Captain Weir Cook was credited with seven victories, including four enemy balloons, and he was promoted to captain in 1919. He was honorably discharged from the 94th Aero Squadron on 2 Jun 1919 and assumed command of the 147th Aero Squadron on 18 Sep 1919. On 26 Dec 1919 Cook was relieved of command of 147th Aero Squadron and honorably discharged.

Cook and Rickenbacker became friends, known to each other as "Weird" and "Rick". Both were strong proponents of more adequate training for rookie combat pilots, having themselves benefited from aerial combat training by Lafayette Escadrille veteran Raoul Lufbery and others.

==Between the wars==
After World War I, Cook helped to form the U.S. Army's U.S. Air Mail Service and was one of the first transcontinental airmail pilots. Cook spent only a few months (from August 23, 1920, until December 8, 1920) in the airmail service. During that time, he was assigned for three months to the Western Division. After flying the Rock Springs to Salt Lake City route, he called those 150 miles "the rottenest stretch of territory in the country."

He also served with the civilian aviation industry in multiple duties such as working on the Hoffman cabin-chute for passenger transport airplanes. Cook's 1926 air race pilot license was signed by friend and cohort Orville Wright. He had a continued affiliation with the Indiana National Guard serving as their air officer. He resigned his Army commission in 1928 to become vice president and general manager of the Curtis Flying Service of Indiana, located in at Stout Army Air Field in Indianapolis. Cook was a pioneer in bringing Indianapolis its first principal airport, Indianapolis Municipal Airport which opened in Indianapolis in 1931. Construction cost $724,000, and the airport terminal building was completed for $125,000. Later in Indianapolis, he was involved in the development of the first dive bombing sight for the United States Army.
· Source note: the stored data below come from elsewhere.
[config.mk]
export PLATFORM = sky130hd
export DESIGN_NAME = priority_round_robin_task_scheduler_unit
export DESIGN_NICKNAME = d
export VERILOG_FILES = /design/src/prrts_pkg.sv /design/src/priority_round_robin_task_scheduler_unit.sv /design/src/prrts_ctrl.sv /design/src/prrts_dpath.sv
export VERILOG_INCLUDE_DIRS = /design/src /design/src/src
export SDC_FILE = /design/constraint.sdc
export NUM_CORES = 2
export LEC_CHECK = 0
export BUFFER_PORTS_ARGS = -buffer_cell sky130_fd_sc_hd__buf_2
export CAP_MARGIN = 20
export CELL_PAD_IN_SITES_DETAIL_PLACEMENT = 0
export CELL_PAD_IN_SITES_GLOBAL_PLACEMENT = 2
export CORE_MARGIN = 4
export CORE_UTILIZATION = 53
export CTS_CLUSTER_DIAMETER = 200
export DETAILED_ROUTE_END_ITERATION = 7
export GPL_TIMING_DRIVEN = 0
export PLACE_DENSITY_LB_ADDON = 0.1
export SLEW_MARGIN = 10
export SYNTH_ARGS = -nofsm -noshare
export SYNTH_HDL_FRONTEND = slang
export SYNTH_SLANG_ARGS = --single-unit
[constraint.sdc]
create_clock -name i_clk -period 10.07 [get_ports i_clk]
set_input_delay 1.007 -clock i_clk [delete_from_list [all_inputs] [get_ports i_clk]]
set_output_delay 1.007 -clock i_clk [all_outputs]
set_load 0.005 [all_outputs]
[src/priority_round_robin_task_scheduler_unit_assert.svh]
// Assertion macros for the task scheduler unit.
// Each macro checks a property on the rising edge of i_clk, idle in reset.
`ifndef PRIORITY_ROUND_ROBIN_TASK_SCHEDULER_UNIT_ASSERT_SVH
`define PRIORITY_ROUND_ROBIN_TASK_SCHEDULER_UNIT_ASSERT_SVH

// Same-cycle implication.
`define PRRTS_ASSERT_NOW(lbl, ante, cons) \
    lbl: assert property (@(posedge i_clk) disable iff (!i_rst_n) (ante) |-> (cons)) \
        else $error("scheduler assertion failed");

// Next-cycle implication.
`define PRRTS_ASSERT_NEXT(lbl, ante, cons) \
    lbl: assert property (@(posedge i_clk) disable iff (!i_rst_n) (ante) |=> (cons)) \
        else $error("scheduler assertion failed");

`endif

[src/prrts_pkg.sv]
// ----------------------------------------------------------------------------
// prrts_pkg
// Types, constants and helpers shared by the task scheduler modules.
// ----------------------------------------------------------------------------
`timescale 1ns / 1ps

package prrts_pkg;

    localparam int NUM_PRIORITIES     = 5;
    localparam int SLOTS_PER_PRIORITY = 8;
    localparam int MAX_TASKS          = 16;

    localparam int IDLE_ROW = NUM_PRIORITIES - 1;
    localparam int NSLOTS   = NUM_PRIORITIES * SLOTS_PER_PRIORITY;
    localparam int ROW_W    = $clog2(NUM_PRIORITIES);
    localparam int SLOT_W   = $clog2(SLOTS_PER_PRIORITY);
    localparam int POS_W    = $clog2(NSLOTS);
    localparam int CNT_W    = $clog2(SLOTS_PER_PRIORITY + 1);
    localparam int TASK_IW  = $clog2(MAX_TASKS);
    localparam int TC_W     = $clog2(MAX_TASKS + 1);

    localparam logic [2:0] OP_CREATE  = 3'd0;
    localparam logic [2:0] OP_BLOCK   = 3'd1;
    localparam logic [2:0] OP_UNBLOCK = 3'd2;
    localparam logic [2:0] OP_TICK    = 3'd3;
    localparam logic [2:0] OP_CONTEXT = 3'd4;

    typedef enum logic [1:0] {
        ST_EMPTY   = 2'd0,
        ST_READY   = 2'd1,
        ST_RUNNING = 2'd2,
        ST_BLOCKED = 2'd3
    } t_slot_st;

    typedef enum logic [2:0] {
        S_IDLE,
        S_EXEC,
        S_SCAN_RD,
        S_SCAN_CHK,
        S_CTX_WR,
        S_CTX_RUN,
        S_DONE
    } t_state;

    typedef struct packed {
        logic [2:0]  opcode;
        logic [3:0]  task_number;
        logic [2:0]  priority_req;
        logic [31:0] task_sp;
    } t_sched_in;

    typedef struct packed {
        logic [31:0] next_sp;
        logic        switch_needed;
        logic [3:0]  assigned_task;
        logic        status;
    } t_sched_out;

    typedef struct packed {
        logic load;
        logic exec;
        logic scan_rd;
        logic scan_chk;
        logic ctx_wr;
        logic ctx_run;
    } t_dp_cmd;

    typedef struct packed {
        logic [2:0] opcode;
        logic       started;
        logic       scan_more;
    } t_dp_sts;

    function automatic logic [POS_W-1:0] f_pos(input logic [ROW_W-1:0] row,
                                               input logic [SLOT_W-1:0] slot);
        return POS_W'(int'(row) * SLOTS_PER_PRIORITY + int'(slot));
    endfunction

endpackage

[src/priority_round_robin_task_scheduler_unit.sv]
// ----------------------------------------------------------------------------
// priority_round_robin_task_scheduler_unit
// Fixed-priority round-robin task scheduler with a task table.
// ----------------------------------------------------------------------------
// Usage:
//   Present an operation on i_cmd and raise start while busy is low; the
//   transaction is taken at that edge and busy stays high until the result.
//   The result appears on o_result for exactly one cycle with o_done high.
//   The receiver cannot stall; it must take the result in that cycle.
// Sequence (accepting edge to the edge that takes the result):
//   create, block, unblock, unused opcodes: S_EXEC, then S_DONE.
//   context: S_EXEC, S_CTX_WR, then S_CTX_RUN once started, then S_DONE.
//   tick: S_EXEC, S_DONE before start, else S_SCAN_RD and S_SCAN_CHK for
//   each of v (1 to SLOTS_PER_PRIORITY) slots visited by the round-robin
//   search; each visit is one registered read of the slot state memory.
//   A new transaction is accepted the cycle after o_done.
// Reset: synchronous, active low. All slots read as empty, counters clear,
//   switch flag set; stack and task tables hold no defined value until written.
// ----------------------------------------------------------------------------
`timescale 1ns / 1ps

`include "priority_round_robin_task_scheduler_unit_assert.svh"

module priority_round_robin_task_scheduler_unit (
    input  logic                  i_clk,
    input  logic                  i_rst_n,
    input  logic                  start,
    input  prrts_pkg::t_sched_in  i_cmd,
    output logic                  busy,
    output logic                  o_done,
    output prrts_pkg::t_sched_out o_result
);

    prrts_pkg::t_dp_cmd dp_cmd;
    prrts_pkg::t_dp_sts dp_sts;

    // sequencer
    prrts_ctrl u_ctrl (
        .i_clk   (i_clk),
        .i_rst_n (i_rst_n),
        .i_start (start),
        .i_sts   (dp_sts),
        .o_cmd   (dp_cmd),
        .o_busy  (busy),
        .o_done  (o_done)
    );

    // datapath
    prrts_dpath u_dpath (
        .i_clk    (i_clk),
        .i_rst_n  (i_rst_n),
        .i_cmd    (dp_cmd),
        .i_item   (i_cmd),
        .o_sts    (dp_sts),
        .o_result (o_result)
    );

    // checks
    `PRRTS_ASSERT_NEXT(a_accept_busy, start && !busy, busy)
    `PRRTS_ASSERT_NOW(a_done_busy, o_done, busy)
    `PRRTS_ASSERT_NEXT(a_done_pulse, o_done, !o_done && !busy)

endmodule

[src/prrts_ctrl.sv]
// ----------------------------------------------------------------------------
// prrts_ctrl
// Sequencer: steps the datapath through each operation and flags the result.
// ----------------------------------------------------------------------------
`timescale 1ns / 1ps

module prrts_ctrl (
    input  logic              i_clk,
    input  logic              i_rst_n,
    input  logic              i_start,
    input  prrts_pkg::t_dp_sts i_sts,
    output prrts_pkg::t_dp_cmd o_cmd,
    output logic              o_busy,
    output logic              o_done
);

    prrts_pkg::t_state r_state, n_state;

    // hold state
    always_ff @(posedge i_clk) begin
        if (!i_rst_n) begin
            r_state <= prrts_pkg::S_IDLE;
        end else begin
            r_state <= n_state;
        end
    end

    // next state and commands
    always_comb begin
        n_state = r_state;
        o_cmd   = '0;
        o_busy  = 1'b1;
        o_done  = 1'b0;
        case (r_state)
            prrts_pkg::S_IDLE: begin
                o_busy = 1'b0;
                if (i_start) begin
                    o_cmd.load = 1'b1;
                    n_state    = prrts_pkg::S_EXEC;
                end
            end
            prrts_pkg::S_EXEC: begin
                o_cmd.exec = 1'b1;
                if (i_sts.opcode == prrts_pkg::OP_TICK && i_sts.started) begin
                    n_state = prrts_pkg::S_SCAN_RD;
                end else if (i_sts.opcode == prrts_pkg::OP_CONTEXT) begin
                    n_state = prrts_pkg::S_CTX_WR;
                end else begin
                    n_state = prrts_pkg::S_DONE;
                end
            end
            prrts_pkg::S_SCAN_RD: begin
                o_cmd.scan_rd = 1'b1;
                n_state       = prrts_pkg::S_SCAN_CHK;
            end
            prrts_pkg::S_SCAN_CHK: begin
                o_cmd.scan_chk = 1'b1;
                n_state = i_sts.scan_more ? prrts_pkg::S_SCAN_RD : prrts_pkg::S_DONE;
            end
            prrts_pkg::S_CTX_WR: begin
                o_cmd.ctx_wr = 1'b1;
                n_state = i_sts.started ? prrts_pkg::S_CTX_RUN : prrts_pkg::S_DONE;
            end
            prrts_pkg::S_CTX_RUN: begin
                o_cmd.ctx_run = 1'b1;
                n_state       = prrts_pkg::S_DONE;
            end
            prrts_pkg::S_DONE: begin
                o_done  = 1'b1;
                n_state = prrts_pkg::S_IDLE;
            end
            default: begin
                n_state = prrts_pkg::S_IDLE;
            end
        endcase
    end

endmodule

[src/prrts_dpath.sv]
// ----------------------------------------------------------------------------
// prrts_dpath
// Task table, slot memories, counters and scheduler registers.
// ----------------------------------------------------------------------------
`timescale 1ns / 1ps

module prrts_dpath (
    input  logic                 i_clk,
    input  logic                 i_rst_n,
    input  prrts_pkg::t_dp_cmd   i_cmd,
    input  prrts_pkg::t_sched_in i_item,
    output prrts_pkg::t_dp_sts   o_sts,
    output prrts_pkg::t_sched_out o_result
);

    localparam int RW = prrts_pkg::ROW_W;
    localparam int SW = prrts_pkg::SLOT_W;
    localparam int PW = prrts_pkg::POS_W;
    localparam int CW = prrts_pkg::CNT_W;
    localparam int NP = prrts_pkg::NUM_PRIORITIES;
    localparam int NS = prrts_pkg::NSLOTS;
    localparam int MT = prrts_pkg::MAX_TASKS;

    // memories
    logic [1:0]  slot_mem  [NS];
    logic [31:0] stack_mem [NS];

    logic [NS-1:0]  r_slot_vld;
    logic [1:0]     r_slot_rd;
    logic           r_slot_rv;
    logic [31:0]    r_stk_rd;

    logic [RW-1:0]  r_task_row  [MT];
    logic [SW-1:0]  r_task_slot [MT];
    logic [CW-1:0]  r_slots_used [NP];
    logic [CW-1:0]  r_active     [NP];
    logic [prrts_pkg::TC_W-1:0] r_tasks;

    logic [RW-1:0]  r_cur_row, r_next_row;
    logic [SW-1:0]  r_cur_idx, r_next_idx;
    logic           r_started, r_switch;
    logic [31:0]    r_tick_count;

    logic [RW-1:0]  r_scan_row;
    logic [SW-1:0]  r_scan_idx;
    logic [CW-1:0]  r_scan_n, r_scan_k;

    prrts_pkg::t_sched_in  r_item;
    prrts_pkg::t_sched_out r_res;

    // decoded item
    logic [RW-1:0]  prio;
    logic           prio_ok;
    logic [prrts_pkg::TASK_IW-1:0] tix;
    logic           task_ok;
    logic [RW-1:0]  t_row;
    logic [SW-1:0]  t_slot;
    logic [RW-1:0]  pick_row;
    logic [CW-1:0]  pick_n;
    logic [CW:0]    init_inc, scan_inc;
    logic [SW-1:0]  init_idx, scan_nidx;
    logic [PW-1:0]  p_out, p_in, slot_raddr, stk_raddr;
    logic [1:0]     slot_eff;
    logic           scan_more;

    logic           slot_we;
    logic [PW-1:0]  slot_waddr;
    logic [1:0]     slot_wdata;
    logic           stk_we;
    logic [PW-1:0]  stk_waddr;

    assign prio    = r_item.priority_req[RW-1:0];
    assign prio_ok = (32'(r_item.priority_req) < 32'(NP));
    assign tix     = prrts_pkg::TASK_IW'(r_item.task_number);
    assign task_ok = (32'(r_item.task_number) < 32'(r_tasks));
    assign t_row   = r_task_row[tix];
    assign t_slot  = r_task_slot[tix];
    assign p_out   = prrts_pkg::f_pos(r_cur_row, r_cur_idx);
    assign p_in    = prrts_pkg::f_pos(r_next_row, r_next_idx);
    assign slot_eff = r_slot_rv ? r_slot_rd : prrts_pkg::ST_EMPTY;

    // pick most urgent active row, else idle row
    always_comb begin
        pick_row = RW'(prrts_pkg::IDLE_ROW);
        for (int r = NP - 1; r >= 0; r--) begin
            if (r_active[r] != '0) begin
                pick_row = RW'(r);
            end
        end
    end

    // first slot after the current one, and scan advance
    always_comb begin
        pick_n    = r_slots_used[pick_row];
        init_inc  = (CW+1)'(r_next_idx) + (CW+1)'(1);
        init_idx  = (init_inc >= (CW+1)'(pick_n)) ? '0 : init_inc[SW-1:0];
        scan_inc  = (CW+1)'(r_scan_idx) + (CW+1)'(1);
        scan_nidx = (scan_inc >= (CW+1)'(r_scan_n)) ? '0 : scan_inc[SW-1:0];
        scan_more = (r_scan_k < r_scan_n) && (slot_eff == prrts_pkg::ST_BLOCKED);
    end

    // read addresses
    always_comb begin
        slot_raddr = i_cmd.scan_rd ? prrts_pkg::f_pos(r_scan_row, r_scan_idx) : p_out;
        stk_raddr  = r_started ? p_in : prrts_pkg::f_pos(r_cur_row, '0);
    end

    // write ports
    always_comb begin
        slot_we    = 1'b0;
        slot_waddr = prrts_pkg::f_pos(t_row, t_slot);
        slot_wdata = prrts_pkg::ST_READY;
        stk_we     = 1'b0;
        stk_waddr  = p_out;
        if (i_cmd.exec && r_item.opcode == prrts_pkg::OP_CREATE) begin
            if (prio_ok && 32'(r_tasks) < 32'(MT)
                    && 32'(r_slots_used[prio]) < 32'(prrts_pkg::SLOTS_PER_PRIORITY)) begin
                slot_we    = 1'b1;
                slot_waddr = prrts_pkg::f_pos(prio, r_slots_used[prio][SW-1:0]);
                stk_we     = 1'b1;
                stk_waddr  = slot_waddr;
            end
        end else if (i_cmd.exec && (r_item.opcode == prrts_pkg::OP_BLOCK
                                    || r_item.opcode == prrts_pkg::OP_UNBLOCK)) begin
            slot_we    = task_ok;
            slot_wdata = (r_item.opcode == prrts_pkg::OP_BLOCK) ? prrts_pkg::ST_BLOCKED
                                                                 : prrts_pkg::ST_READY;
        end else if (i_cmd.ctx_wr && r_started) begin
            stk_we     = 1'b1;
            slot_waddr = p_out;
            slot_we    = (slot_eff == prrts_pkg::ST_RUNNING);
        end else if (i_cmd.ctx_run) begin
            slot_we    = 1'b1;
            slot_waddr = p_in;
            slot_wdata = prrts_pkg::ST_RUNNING;
        end
    end

    // memory access
    always_ff @(posedge i_clk) begin
        if (slot_we) begin
            slot_mem[slot_waddr] <= slot_wdata;
        end
        if (stk_we) begin
            stack_mem[stk_waddr] <= r_item.task_sp;
        end
        r_slot_rd <= slot_mem[slot_raddr];
        r_slot_rv <= r_slot_vld[slot_raddr];
        r_stk_rd  <= stack_mem[stk_raddr];
    end

    // slot valid bits
    always_ff @(posedge i_clk) begin
        if (!i_rst_n) begin
            r_slot_vld <= '0;
        end else if (slot_we) begin
            r_slot_vld[slot_waddr] <= 1'b1;
        end
    end

    // capture item, build result, scan registers
    always_ff @(posedge i_clk) begin
        if (i_cmd.load) begin
            r_item <= i_item;
            r_res  <= '0;
        end
        if (i_cmd.exec) begin
            case (r_item.opcode)
                prrts_pkg::OP_CREATE: begin
                    if (slot_we) begin
                        r_task_row[r_tasks[prrts_pkg::TASK_IW-1:0]]  <= prio;
                        r_task_slot[r_tasks[prrts_pkg::TASK_IW-1:0]] <= r_slots_used[prio][SW-1:0];
                        r_res.assigned_task <= 4'(r_tasks);
                    end else begin
                        r_res.status <= 1'b1;
                    end
                end
                prrts_pkg::OP_BLOCK, prrts_pkg::OP_UNBLOCK: begin
                    r_res.status <= !task_ok;
                end
                prrts_pkg::OP_TICK: begin
                    r_res.switch_needed <= r_switch;
                    r_scan_row <= pick_row;
                    r_scan_n   <= pick_n;
                    r_scan_idx <= init_idx;
                    r_scan_k   <= CW'(1);
                end
                default: begin
                end
            endcase
        end
        if (i_cmd.scan_chk && scan_more) begin
            r_scan_idx <= scan_nidx;
            r_scan_k   <= r_scan_k + CW'(1);
        end
        if (i_cmd.scan_chk && !scan_more) begin
            if (slot_eff == prrts_pkg::ST_RUNNING) begin
                r_res.switch_needed <= 1'b0;
            end else if (slot_eff != prrts_pkg::ST_EMPTY) begin
                r_res.switch_needed <= 1'b1;
            end else begin
                r_res.switch_needed <= r_switch;
            end
        end
        if (i_cmd.ctx_wr) begin
            r_res.next_sp <= (r_started && p_out == p_in) ? r_item.task_sp : r_stk_rd;
        end
    end

    // scheduler control registers
    always_ff @(posedge i_clk) begin
        if (!i_rst_n) begin
            r_tasks      <= '0;
            r_cur_row    <= '0;
            r_next_row   <= '0;
            r_cur_idx    <= '0;
            r_next_idx   <= '0;
            r_started    <= 1'b0;
            r_switch     <= 1'b1;
            r_tick_count <= '0;
            for (int r = 0; r < NP; r++) begin
                r_slots_used[r] <= '0;
                r_active[r]     <= '0;
            end
        end else begin
            if (i_cmd.exec) begin
                case (r_item.opcode)
                    prrts_pkg::OP_CREATE: begin
                        if (slot_we) begin
                            r_active[prio]     <= r_active[prio] + CW'(1);
                            r_slots_used[prio] <= r_slots_used[prio] + CW'(1);
                            r_tasks            <= r_tasks + prrts_pkg::TC_W'(1);
                        end
                    end
                    prrts_pkg::OP_BLOCK: begin
                        if (task_ok && r_active[t_row] != '0) begin
                            r_active[t_row] <= r_active[t_row] - CW'(1);
                        end
                    end
                    prrts_pkg::OP_UNBLOCK: begin
                        if (task_ok && r_active[t_row] < r_slots_used[t_row]) begin
                            r_active[t_row] <= r_active[t_row] + CW'(1);
                        end
                    end
                    prrts_pkg::OP_TICK: begin
                        r_cur_row    <= r_next_row;
                        r_next_row   <= pick_row;
                        r_tick_count <= r_tick_count + 32'd1;
                        if (r_started) begin
                            r_cur_idx <= r_next_idx;
                        end
                    end
                    default: begin
                    end
                endcase
            end
            // close the slot search
            if (i_cmd.scan_chk && !scan_more) begin
                r_next_idx <= r_scan_idx;
                if (slot_eff == prrts_pkg::ST_RUNNING) begin
                    r_switch <= 1'b0;
                end else if (slot_eff != prrts_pkg::ST_EMPTY) begin
                    r_switch <= 1'b1;
                end
            end
            // first context starts the scheduler at slot 0
            if (i_cmd.ctx_wr && !r_started) begin
                r_next_idx <= '0;
                r_started  <= 1'b1;
            end
        end
    end

    assign o_sts.opcode    = r_item.opcode;
    assign o_sts.started   = r_started;
    assign o_sts.scan_more = scan_more;
    assign o_result        = r_res;

endmodule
He fought for military recognition of the airplanes’ potential and was part of the group of officers who “lost favor” with the Army during the court martial of General Billy Mitchell. Cook served for many years as director and vice president of the American Legion National Aeronautics Commission in Indianapolis and was later the first American Legion National Director of Aviation. Cook became involved in recognizing the Wright Brothers’ contributions to flying. The Smithsonian did not recognize the brother's flight at “Kitty Hawk” in 1903 as the first powered aircraft flight. Due to his dogged determination, the flight was eventually officially recognized in 1940 as the first powered flight. Weir Cook was a member of the Indianapolis Chamber of Commerce Airport Siting Committee, which picked the site for the Indianapolis airport. The airport opened in 1931 and Cook was the airport's first manager.

==World War II==
After December 7, 1941, Cook achieved the rank of colonel in the 38th Division of the Indiana Air Guard located in Indianapolis. Early in 1941, after intensely lobbying for an assignment to the front lines, Cook went back into the Army Air Corps service as a procurement officer and became the commander of air bases in New Caledonia. Cook died in New Caledonia on March 24, 1943, in an airplane crash while training young pilots for combat. Colonel Cook left his base, Oua Tom airbase piloting a Bell P-39 Airacobra in order to find and to bomb a reported submarine. While hunting for the submarine, Cook misjudged his altitude because of cloudy weather and struck the side of a mountain (Ouassio Hill) crashing to his death. He is buried at the National Memorial Cemetery of the Pacific in Section O, Grave 440. In his honor, the Indianapolis Municipal Airport was renamed Weir Cook Municipal Airport and in 1944 a Liberty ship was named H. Weir Cook. In 1976, Weir Cook Municipal Airport was renamed Indianapolis International Airport, but due to the outcry by veterans' groups, the newly constructed terminal building of the airport was named after him on October 28, 2008.